Chapitre 2

Abygail

La porte du salon se referme et je lâche un long soupir que je retenais depuis que Jayden avais passé l'entrée. Pour une surprise, s'en était une belle ! Je ne m'attendais vraiment pas à le revoir, et encore moins ici ! Quand j'ai repris le carnet de rendez-vous de mon oncle, je n'ai pas vraiment vérifié son fichier client... J'aurais mieux fait de le faire, j'aurais su à quoi m'attendre. 

Mon prochain client attend sagement sur un des fauteuils en cuir de l'entrée, je m'approche vers lui :

-« C'est pour le piercing à la langue ? »

Le jeune sourit de toutes ses dents, il doit tout juste avoir dix-huit ans.

-« Allez si t'es prêt et sûr de toi, on y va. »

Je lui montre ma salle de travail, il hoche la tête et se dirige vers celle-ci. Au même moment Sacha sort de 4h de tattoo portrait couleur intense et le regarde de la tête au pied.

-« Encore un puceau ? » dit-elle un peu trop fort.

Je ris, elle doit avoir raison, vu comme il vient de baisser la tête, les oreilles rouge de honte. Je lui dis de s'installer confortablement sur le siège, et je prépare mon matériel. Une fois prête, je m'approche du petit, et lui fait faire un bain de bouche, trace les deux points qui me serviront de guide, attrape ma pince et lui plante l'aiguille.

-« Voilà, c'est fait. »

Il se regarde dans le miroir tout en tirant ça langue qui commence déjà un peu à gonfler et me sort :

-« Ze vais avoir trop la classe avec za !! Merzi ! »

Encore un qui a fait ça juste pour être classe et faire comme les autres ! Pitoyable...

Les clients s'enchaînent tout au long de la journée, mais ce ne sont que des petites pièces aujourd'hui. Vingt heures arrivent enfin, il est temps de fermer. Le dernier client sort et je referme derrière lui en prenant bien soin de verrouiller la porte et de retourner le panneau du côté "fermé", face à la rue. Je retourne derrière le comptoir, et compte la caisse de la journée, pendant que Mike, Sacha et Liam finissent de nettoyer et de ranger leur salle.

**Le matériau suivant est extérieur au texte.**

$ cat src/pss_pkg.sv
package pss_pkg;

    localparam int unsigned DATA_W = 32;
    localparam int unsigned SUM_W  = 16;
    localparam int unsigned IRQ_W  = 5;

    // Byte addresses of the word-aligned registers.
    localparam logic [7:0] OFF_SUMMARY    = 8'h00;
    localparam logic [7:0] OFF_IRQ_STATUS = 8'h04;
    localparam logic [7:0] OFF_IRQ_CLEAR  = 8'h08;
    localparam logic [7:0] OFF_IRQ_ENABLE = 8'h0C;

    localparam logic [SUM_W-1:0] SUMMARY_RESET = 16'h0000;
    localparam logic [IRQ_W-1:0] IRQ_RESET     = 5'h00;

    // Field positions of the status summary register.
    localparam int unsigned BIT_RX_ERR    = 13;
    localparam int unsigned BIT_POLARITY  = 12;
    localparam int unsigned BIT_FALSE_CAR = 11;
    localparam int unsigned BIT_SIG_DET   = 10;
    localparam int unsigned BIT_DESC_LOCK = 9;
    localparam int unsigned BIT_PAGE_RX   = 8;
    localparam int unsigned BIT_INT_PEND  = 7;
    localparam int unsigned BIT_REM_FAULT = 6;
    localparam int unsigned BIT_JABBER    = 5;
    localparam int unsigned BIT_AN_DONE   = 4;
    localparam int unsigned BIT_LOOPBACK  = 3;
    localparam int unsigned BIT_DUPLEX    = 2;
    localparam int unsigned BIT_SPEED10   = 1;
    localparam int unsigned BIT_LINK      = 0;

    // Field positions of the interrupt status, clear and enable registers.
    localparam int unsigned IRQ_RX_ERR    = 0;
    localparam int unsigned IRQ_FALSE_CAR = 1;
    localparam int unsigned IRQ_REM_FAULT = 2;
    localparam int unsigned IRQ_PAGE_RX   = 3;
    localparam int unsigned IRQ_INT_PEND  = 4;

endpackage : pss_pkg

$ cat src/pss_status.sv
`timescale 1ns/1ps

// Notes on behaviour
// - Bits 15:14 always read zero; writes to them are ignored.
// - Receive-error latch sets on an error, clears only on error-counter read.
// - Polarity bit copies the 10BASE-T status bit; cleared by that register's read.
// - False-carrier latch sets on an event, clears only on counter read.
// - Signal-detect bit latches low and resets to zero.
// - Descrambler-lock bit latches low and resets to zero.
// - Page-received copies expansion flag; cleared by expansion read only.
// - Interrupt-pending latches high and clears on the read returning it.
// - Remote fault sets from partner, cleared by basic status read or reset.
// - Jabber copies the basic status jabber bit; summary read keeps it.
// - Auto-negotiation complete reads one once negotiation finished.
// - Loopback bit reads one while loopback is enabled.
// - Duplex bit from negotiation or forced mode, one is full duplex.
// - Speed bit from negotiation or forced mode, one is 10 Mb/s.
// - Link bit copies basic status link; summary read does not clear it.
// - Summary register is 16 bits and reads zero after hard reset.
module pss_status #(
    parameter int unsigned ADDR_W = 8
) (
    input  wire logic                        clock_i,
    input  wire logic                        rst_i,
    input  wire logic                        psel_i,
    input  wire logic                        penable_i,
    input  wire logic                        pwrite_i,
    input  wire logic [ADDR_W-1:0]           paddr_i,
    input  wire logic [pss_pkg::DATA_W-1:0]  pwdata_i,
    output logic      [pss_pkg::DATA_W-1:0]  prdata_o,
    output logic                             pready_o,
    output logic                             pslverr_o,
    input  wire logic                        rx_error_event_i,
    input  wire logic                        receive_error_counter_read_i,
    input  wire logic                        polarity_inverted_i,
    input  wire logic                        ten_base_t_status_read_i,
    input  wire logic                        false_carrier_event_i,
    input  wire logic                        false_carrier_counter_read_i,
    input  wire logic                        signal_detect_i,
    input  wire logic                        descrambler_lock_i,
    input  wire logic                        page_received_i,
    input  wire logic                        autoneg_expansion_read_i,
    input  wire logic                        phy_int_pending_i,
    input  wire logic                        remote_fault_i,
    input  wire logic                        basic_mode_status_read_i,
    input  wire logic                        jabber_i,
    input  wire logic                        an_complete_i,
    input  wire logic                        loopback_i,
    input  wire logic                        full_duplex_i,
    input  wire logic                        speed10_i,
    input  wire logic                        link_i,
    output logic                             irq_o
);

    logic [pss_pkg::SUM_W-1:0] summary;
    logic [pss_pkg::SUM_W-1:0] next_summary;
    logic [pss_pkg::IRQ_W-1:0] irq_status;
    logic [pss_pkg::IRQ_W-1:0] irq_enable;
    logic [pss_pkg::IRQ_W-1:0] irq_events;
    logic [7:0]                addr;
    logic                      setup;
    logic                      sum_read;
    logic                      wr_done;
    logic                      mapped;

    assign addr    = 8'(paddr_i);
    // Read side effects happen at the setup edge, the same edge that captures
    // prdata, so no event can slip between the sample and the clear.
    assign setup    = psel_i & ~penable_i;
    assign sum_read = setup & ~pwrite_i & (addr == pss_pkg::OFF_SUMMARY);
    assign wr_done  = psel_i & penable_i & pwrite_i;
    assign mapped   = (addr == pss_pkg::OFF_SUMMARY) | (addr == pss_pkg::OFF_IRQ_STATUS)
                    | (addr == pss_pkg::OFF_IRQ_CLEAR) | (addr == pss_pkg::OFF_IRQ_ENABLE);

    // One wait-free access phase: data was registered during setup.
    assign pready_o = 1'b1;

    always_comb begin
        next_summary = summary;
        next_summary[15:14] = 2'h0;
        // Latched-high flags: a set in the clearing cycle wins.
        if (receive_error_counter_read_i) begin
            next_summary[pss_pkg::BIT_RX_ERR] = 1'b0;
        end
        if (rx_error_event_i) begin
            next_summary[pss_pkg::BIT_RX_ERR] = 1'b1;
        end
        if (ten_base_t_status_read_i) begin
            next_summary[pss_pkg::BIT_POLARITY] = 1'b0;
        end
        if (polarity_inverted_i) begin
            next_summary[pss_pkg::BIT_POLARITY] = 1'b1;
        end
        if (false_carrier_counter_read_i) begin
            next_summary[pss_pkg::BIT_FALSE_CAR] = 1'b0;
        end
        if (false_carrier_event_i) begin
            next_summary[pss_pkg::BIT_FALSE_CAR] = 1'b1;
        end
        // Latched-low flags re-arm to the live level once software has read them.
        if (sum_read) begin
            next_summary[pss_pkg::BIT_SIG_DET]   = signal_detect_i;
            next_summary[pss_pkg::BIT_DESC_LOCK] = descrambler_lock_i;
        end else begin
            next_summary[pss_pkg::BIT_SIG_DET]   = summary[pss_pkg::BIT_SIG_DET] & signal_detect_i;
            next_summary[pss_pkg::BIT_DESC_LOCK] = summary[pss_pkg::BIT_DESC_LOCK]
                                                 & descrambler_lock_i;
        end
        if (autoneg_expansion_read_i) begin
            next_summary[pss_pkg::BIT_PAGE_RX] = 1'b0;
        end
        if (page_received_i) begin
            next_summary[pss_pkg::BIT_PAGE_RX] = 1'b1;
        end
        if (sum_read) begin
            next_summary[pss_pkg::BIT_INT_PEND] = 1'b0;
        end
        if (phy_int_pending_i) begin
            next_summary[pss_pkg::BIT_INT_PEND] = 1'b1;
        end
        if (basic_mode_status_read_i) begin
            next_summary[pss_pkg::BIT_REM_FAULT] = 1'b0;
        end
        if (remote_fault_i) begin
            next_summary[pss_pkg::BIT_REM_FAULT] = 1'b1;
        end
        next_summary[pss_pkg::BIT_JABBER]  = jabber_i;
        next_summary[pss_pkg::BIT_AN_DONE] = an_complete_i;
        next_summary[pss_pkg::BIT_LOOPBACK] = loopback_i;
        next_summary[pss_pkg::BIT_DUPLEX]  = full_duplex_i;
        next_summary[pss_pkg::BIT_SPEED10] = speed10_i;
        next_summary[pss_pkg::BIT_LINK]    = link_i;
    end

    // Bus writes never reach this register, so software writes cannot disturb it.
    always_ff @(posedge clock_i or posedge rst_i) begin
        if (rst_i) begin
            summary <= pss_pkg::SUMMARY_RESET;
        end else begin
            summary <= next_summary;
        end
    end

    // A latched-high flag other than polarity becoming set is an interrupt event.
    assign irq_events = {
        next_summary[pss_pkg::BIT_INT_PEND]  & ~summary[pss_pkg::BIT_INT_PEND],
        next_summary[pss_pkg::BIT_PAGE_RX]   & ~summary[pss_pkg::BIT_PAGE_RX],
        next_summary[pss_pkg::BIT_REM_FAULT] & ~summary[pss_pkg::BIT_REM_FAULT],
        next_summary[pss_pkg::BIT_FALSE_CAR] & ~summary[pss_pkg::BIT_FALSE_CAR],
        next_summary[pss_pkg::BIT_RX_ERR]    & ~summary[pss_pkg::BIT_RX_ERR]
    };

    always_ff @(posedge clock_i or posedge rst_i) begin
        if (rst_i) begin
            irq_status <= pss_pkg::IRQ_RESET;
        end else begin
            if (wr_done && addr == pss_pkg::OFF_IRQ_CLEAR) begin
                irq_status <= (irq_status & ~pwdata_i[pss_pkg::IRQ_W-1:0]) | irq_events;
            end else begin
                irq_status <= irq_status | irq_events;
            end
        end
    end

    always_ff @(posedge clock_i or posedge rst_i) begin
        if (rst_i) begin
            irq_enable <= pss_pkg::IRQ_RESET;
        end else if (wr_done && addr == pss_pkg::OFF_IRQ_ENABLE) begin
            irq_enable <= pwdata_i[pss_pkg::IRQ_W-1:0];
        end
    end

    always_ff @(posedge clock_i or posedge rst_i) begin
        if (rst_i) begin
            irq_o <= 1'b0;
        end else begin
            irq_o <= |(irq_status & irq_enable);
        end
    end

    always_ff @(posedge clock_i or posedge rst_i) begin
        if (rst_i) begin
            prdata_o  <= '0;
            pslverr_o <= 1'b0;
        end else if (setup) begin
            pslverr_o <= ~mapped;
            prdata_o  <= '0;
            if (!pwrite_i) begin
                unique case (1'b1)
                    addr == pss_pkg::OFF_SUMMARY:    prdata_o <= 32'(summary);
                    addr == pss_pkg::OFF_IRQ_STATUS: prdata_o <= 32'(irq_status);
                    addr == pss_pkg::OFF_IRQ_ENABLE: prdata_o <= 32'(irq_enable);
                    default:                         prdata_o <= '0;
                endcase
            end
        end
    end

    a_reserved_zero: assert property (@(posedge clock_i) disable iff (rst_i)
        summary[15:14] == 2'h0)
        else $error("reserved summary bits not zero");

    a_rxerr_latch: assert property (@(posedge clock_i) disable iff (rst_i)
        summary[pss_pkg::BIT_RX_ERR] && !receive_error_counter_read_i && !rx_error_event_i
        |=> summary[pss_pkg::BIT_RX_ERR] ##0 $stable(summary[pss_pkg::BIT_RX_ERR]))
        else $error("receive error latch lost");

    a_rxerr_set: assert property (@(posedge clock_i) disable iff (rst_i)
        rx_error_event_i |=> summary[pss_pkg::BIT_RX_ERR])
        else $error("receive error latch not set");

    a_polarity_copy: assert property (@(posedge clock_i) disable iff (rst_i)
        polarity_inverted_i ##1 (sum_read && !ten_base_t_status_read_i)
        |=> summary[pss_pkg::BIT_POLARITY])
        else $error("polarity cleared by summary read");

    a_false_carrier: assert property (@(posedge clock_i) disable iff (rst_i)
        false_carrier_event_i ##1 !false_carrier_counter_read_i [*2]
        |=> summary[pss_pkg::BIT_FALSE_CAR])
        else $error("false carrier latch lost");

    a_sigdet_low: assert property (@(posedge clock_i) disable iff (rst_i)
        !signal_detect_i ##1 !sum_read |=> !summary[pss_pkg::BIT_SIG_DET])
        else $error("signal detect low not latched");

    a_lock_low: assert property (@(posedge clock_i) disable iff (rst_i)
        !descrambler_lock_i ##1 !sum_read |=> !summary[pss_pkg::BIT_DESC_LOCK])
        else $error("descrambler lock low not latched");

    a_page_hold: assert property (@(posedge clock_i) disable iff (rst_i)
        page_received_i ##1 !autoneg_expansion_read_i |=> summary[pss_pkg::BIT_PAGE_RX])
        else $error("page received lost");

    a_int_cor: assert property (@(posedge clock_i) disable iff (rst_i)
        sum_read && !phy_int_pending_i |=> !summary[pss_pkg::BIT_INT_PEND])
        else $error("interrupt pending not cleared by read");

    a_rfault_clear: assert property (@(posedge clock_i) disable iff (rst_i)
        basic_mode_status_read_i && !remote_fault_i |=> !summary[pss_pkg::BIT_REM_FAULT])
        else $error("remote fault not cleared");

    a_mirror_bits: assert property (@(posedge clock_i) disable iff (rst_i)
        1'b1 |=> summary[5:0] == $past({jabber_i, an_complete_i, loopback_i,
                                        full_duplex_i, speed10_i, link_i}))
        else $error("mirrored status bits wrong");

    // Flag behaviour around the clearing reads: a set always wins, and a read that
    // belongs to another register never disturbs a flag it does not own.
    a_rxerr_clear: assert property (@(posedge clock_i) disable iff (rst_i)
        receive_error_counter_read_i && !rx_error_event_i
        |=> !summary[pss_pkg::BIT_RX_ERR])
        else $error("receive error latch not cleared");

    a_rxerr_keep: assert property (@(posedge clock_i) disable iff (rst_i)
        summary[pss_pkg::BIT_RX_ERR] && sum_read && !receive_error_counter_read_i
        |=> summary[pss_pkg::BIT_RX_ERR])
        else $error("receive error latch cleared by summary read");

    a_polarity_set: assert property (@(posedge clock_i) disable iff (rst_i)
        polarity_inverted_i |=> summary[pss_pkg::BIT_POLARITY])
        else $error("polarity bit not set");

    a_polarity_clear: assert property (@(posedge clock_i) disable iff (rst_i)
        ten_base_t_status_read_i && !polarity_inverted_i
        |=> !summary[pss_pkg::BIT_POLARITY])
        else $error("polarity bit not cleared");

    a_fcar_set: assert property (@(posedge clock_i) disable iff (rst_i)
        false_carrier_event_i |=> summary[pss_pkg::BIT_FALSE_CAR])
        else $error("false carrier latch not set");

    a_fcar_clear: assert property (@(posedge clock_i) disable iff (rst_i)
        false_carrier_counter_read_i && !false_carrier_event_i
        |=> !summary[pss_pkg::BIT_FALSE_CAR])
        else $error("false carrier latch not cleared");

    a_fcar_keep: assert property (@(posedge clock_i) disable iff (rst_i)
        summary[pss_pkg::BIT_FALSE_CAR] && sum_read && !false_carrier_counter_read_i
        |=> summary[pss_pkg::BIT_FALSE_CAR])
        else $error("false carrier latch cleared by summary read");

    a_sigdet_rearm: assert property (@(posedge clock_i) disable iff (rst_i)
        sum_read |=> summary[pss_pkg::BIT_SIG_DET] == $past(signal_detect_i))
        else $error("signal detect not re-armed by read");

    a_lock_rearm: assert property (@(posedge clock_i) disable iff (rst_i)
        sum_read |=> summary[pss_pkg::BIT_DESC_LOCK] == $past(descrambler_lock_i))
        else $error("descrambler lock not re-armed by read");

    a_sigdet_stay: assert property (@(posedge clock_i) disable iff (rst_i)
        !summary[pss_pkg::BIT_SIG_DET] && !sum_read
        |=> !summary[pss_pkg::BIT_SIG_DET])
        else $error("signal detect rose without a read");

    a_lock_stay: assert property (@(posedge clock_i) disable iff (rst_i)
        !summary[pss_pkg::BIT_DESC_LOCK] && !sum_read
        |=> !summary[pss_pkg::BIT_DESC_LOCK])
        else $error("descrambler lock rose without a read");

    a_page_set: assert property (@(posedge clock_i) disable iff (rst_i)
        page_received_i |=> summary[pss_pkg::BIT_PAGE_RX])
        else $error("page received not set");

    a_page_clear: assert property (@(posedge clock_i) disable iff (rst_i)
        autoneg_expansion_read_i && !page_received_i
        |=> !summary[pss_pkg::BIT_PAGE_RX])
        else $error("page received not cleared");

    a_page_keep: assert property (@(posedge clock_i) disable iff (rst_i)
        summary[pss_pkg::BIT_PAGE_RX] && sum_read && !autoneg_expansion_read_i
        |=> summary[pss_pkg::BIT_PAGE_RX])
        else $error("page received cleared by summary read");

    a_int_set: assert property (@(posedge clock_i) disable iff (rst_i)
        phy_int_pending_i |=> summary[pss_pkg::BIT_INT_PEND])
        else $error("interrupt pending not set");

    a_int_hold: assert property (@(posedge clock_i) disable iff (rst_i)
        summary[pss_pkg::BIT_INT_PEND] && !sum_read
        |=> summary[pss_pkg::BIT_INT_PEND])
        else $error("interrupt pending lost without a read");

    a_int_returned: assert property (@(posedge clock_i) disable iff (rst_i)
        summary[pss_pkg::BIT_INT_PEND] && sum_read
        |=> prdata_o[pss_pkg::BIT_INT_PEND])
        else $error("clearing read did not return interrupt pending");

    a_rfault_set: assert property (@(posedge clock_i) disable iff (rst_i)
        remote_fault_i |=> summary[pss_pkg::BIT_REM_FAULT])
        else $error("remote fault not set");

    a_rfault_hold: assert property (@(posedge clock_i) disable iff (rst_i)
        summary[pss_pkg::BIT_REM_FAULT] && !basic_mode_status_read_i
        |=> summary[pss_pkg::BIT_REM_FAULT])
        else $error("remote fault lost without a clearing read");

    // Bus-side checks: what software sees in the access phase is the register as it
    // stood at the setup edge, before that edge applied the read side effects.
    a_read_data: assert property (@(posedge clock_i) disable iff (rst_i)
        sum_read |=> prdata_o == 32'($past(summary)))
        else $error("summary read data wrong");

    a_upper_zero: assert property (@(posedge clock_i) disable iff (rst_i)
        prdata_o[pss_pkg::DATA_W-1:pss_pkg::SUM_W] == '0)
        else $error("read data above the register width not zero");

    a_write_ignored: assert property (@(posedge clock_i) disable iff (rst_i)
        setup && pwrite_i && addr == pss_pkg::OFF_SUMMARY
        |=> !pslverr_o)
        else $error("summary write flagged as error");

    a_unmapped_err: assert property (@(posedge clock_i) disable iff (rst_i)
        setup && !mapped
        |=> pslverr_o && prdata_o == '0)
        else $error("unmapped access not flagged");

    a_pready_high: assert property (@(posedge clock_i) disable iff (rst_i)
        pready_o)
        else $error("ready dropped");

    // Interrupt checks: status bits stay until a clear write, the output follows them.
    a_irq_level: assert property (@(posedge clock_i) disable iff (rst_i)
        1'b1
        |=> irq_o == |($past(irq_status) & $past(irq_enable)))
        else $error("interrupt output does not follow enabled status");

    a_irq_sticky: assert property (@(posedge clock_i) disable iff (rst_i)
        !(wr_done && addr == pss_pkg::OFF_IRQ_CLEAR)
        |=> (irq_status & $past(irq_status)) == $past(irq_status))
        else $error("interrupt status bit lost without a clear");

endmodule : pss_status

$ cat config.mk
export PLATFORM = sky130hd
export DESIGN_NAME = pss_status
export DESIGN_NICKNAME = d
export VERILOG_FILES = /design/src/pss_pkg.sv /design/src/pss_status.sv
export SDC_FILE = /design/constraint.sdc
export NUM_CORES = 1
export LEC_CHECK = 0
export BUFFER_PORTS_ARGS = -buffer_cell sky130_fd_sc_hd__buf_2
export CORE_ASPECT_RATIO = 1.1
export CORE_MARGIN = 2
export CORE_UTILIZATION = 48
export DETAILED_ROUTE_END_ITERATION = 8
export PLACE_DENSITY = 0.91
export SYNTH_ARGS = -nofsm -noshare
export SYNTH_HDL_FRONTEND = slang
export SYNTH_SLANG_ARGS = --single-unit
$ cat constraint.sdc
create_clock -name clock_i -period 3 [get_ports clock_i]
set_input_delay 0.6 -clock clock_i [delete_from_list [all_inputs] [get_ports clock_i]]
set_output_delay 0.6 -clock clock_i [all_outputs]
set_load 0.01 [all_outputs]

J'en ai presque fini lorsque je sens une main se poser sur mon épaule, lorsque je tourne la tête, je croise le regard pétillant de Liam qui me demande :

-« Aby, chérie, avec Mike et Sacha, on va aller boire un verre au Lock Tavern tu viens avec nous ? »

Je sais qu'ils connaissent déjà ma réponse, depuis six mois, je leur réponds pratiquement tous les soirs la même chose.

-« C'est gentil, mais je vais finir de compter la caisse et ensuite, je vais monter me reposer, je suis complètement naze... »

Liam soupire face à ma même réponse, et Mike et Sacha nous rejoignent devant le comptoir.

-« Écoute Aby, me dit Mike, tu sais que je suis ton ami et tu sais aussi bien que moi que je ne mâche pas mes mots, même si parfois je ferais mieux de me la fermer. Mais depuis six mois, depuis le décès de Phil, tu ne fais que bosser, tu te lèves à l'aube et descends, tu fais ta journée de boulot en adressant à peine la parole aux clients, et hop, tu remontes le soir illico pour te reposer. Les jours s'enchaînent et tu répètes la même chose chaque jour. Ce n'est pas sain ce que tu fais, tu as besoin de te changer les idées, de prendre l'air, de rencontrer de nouvelles personnes, de voir autres choses que le salon et ton appart... »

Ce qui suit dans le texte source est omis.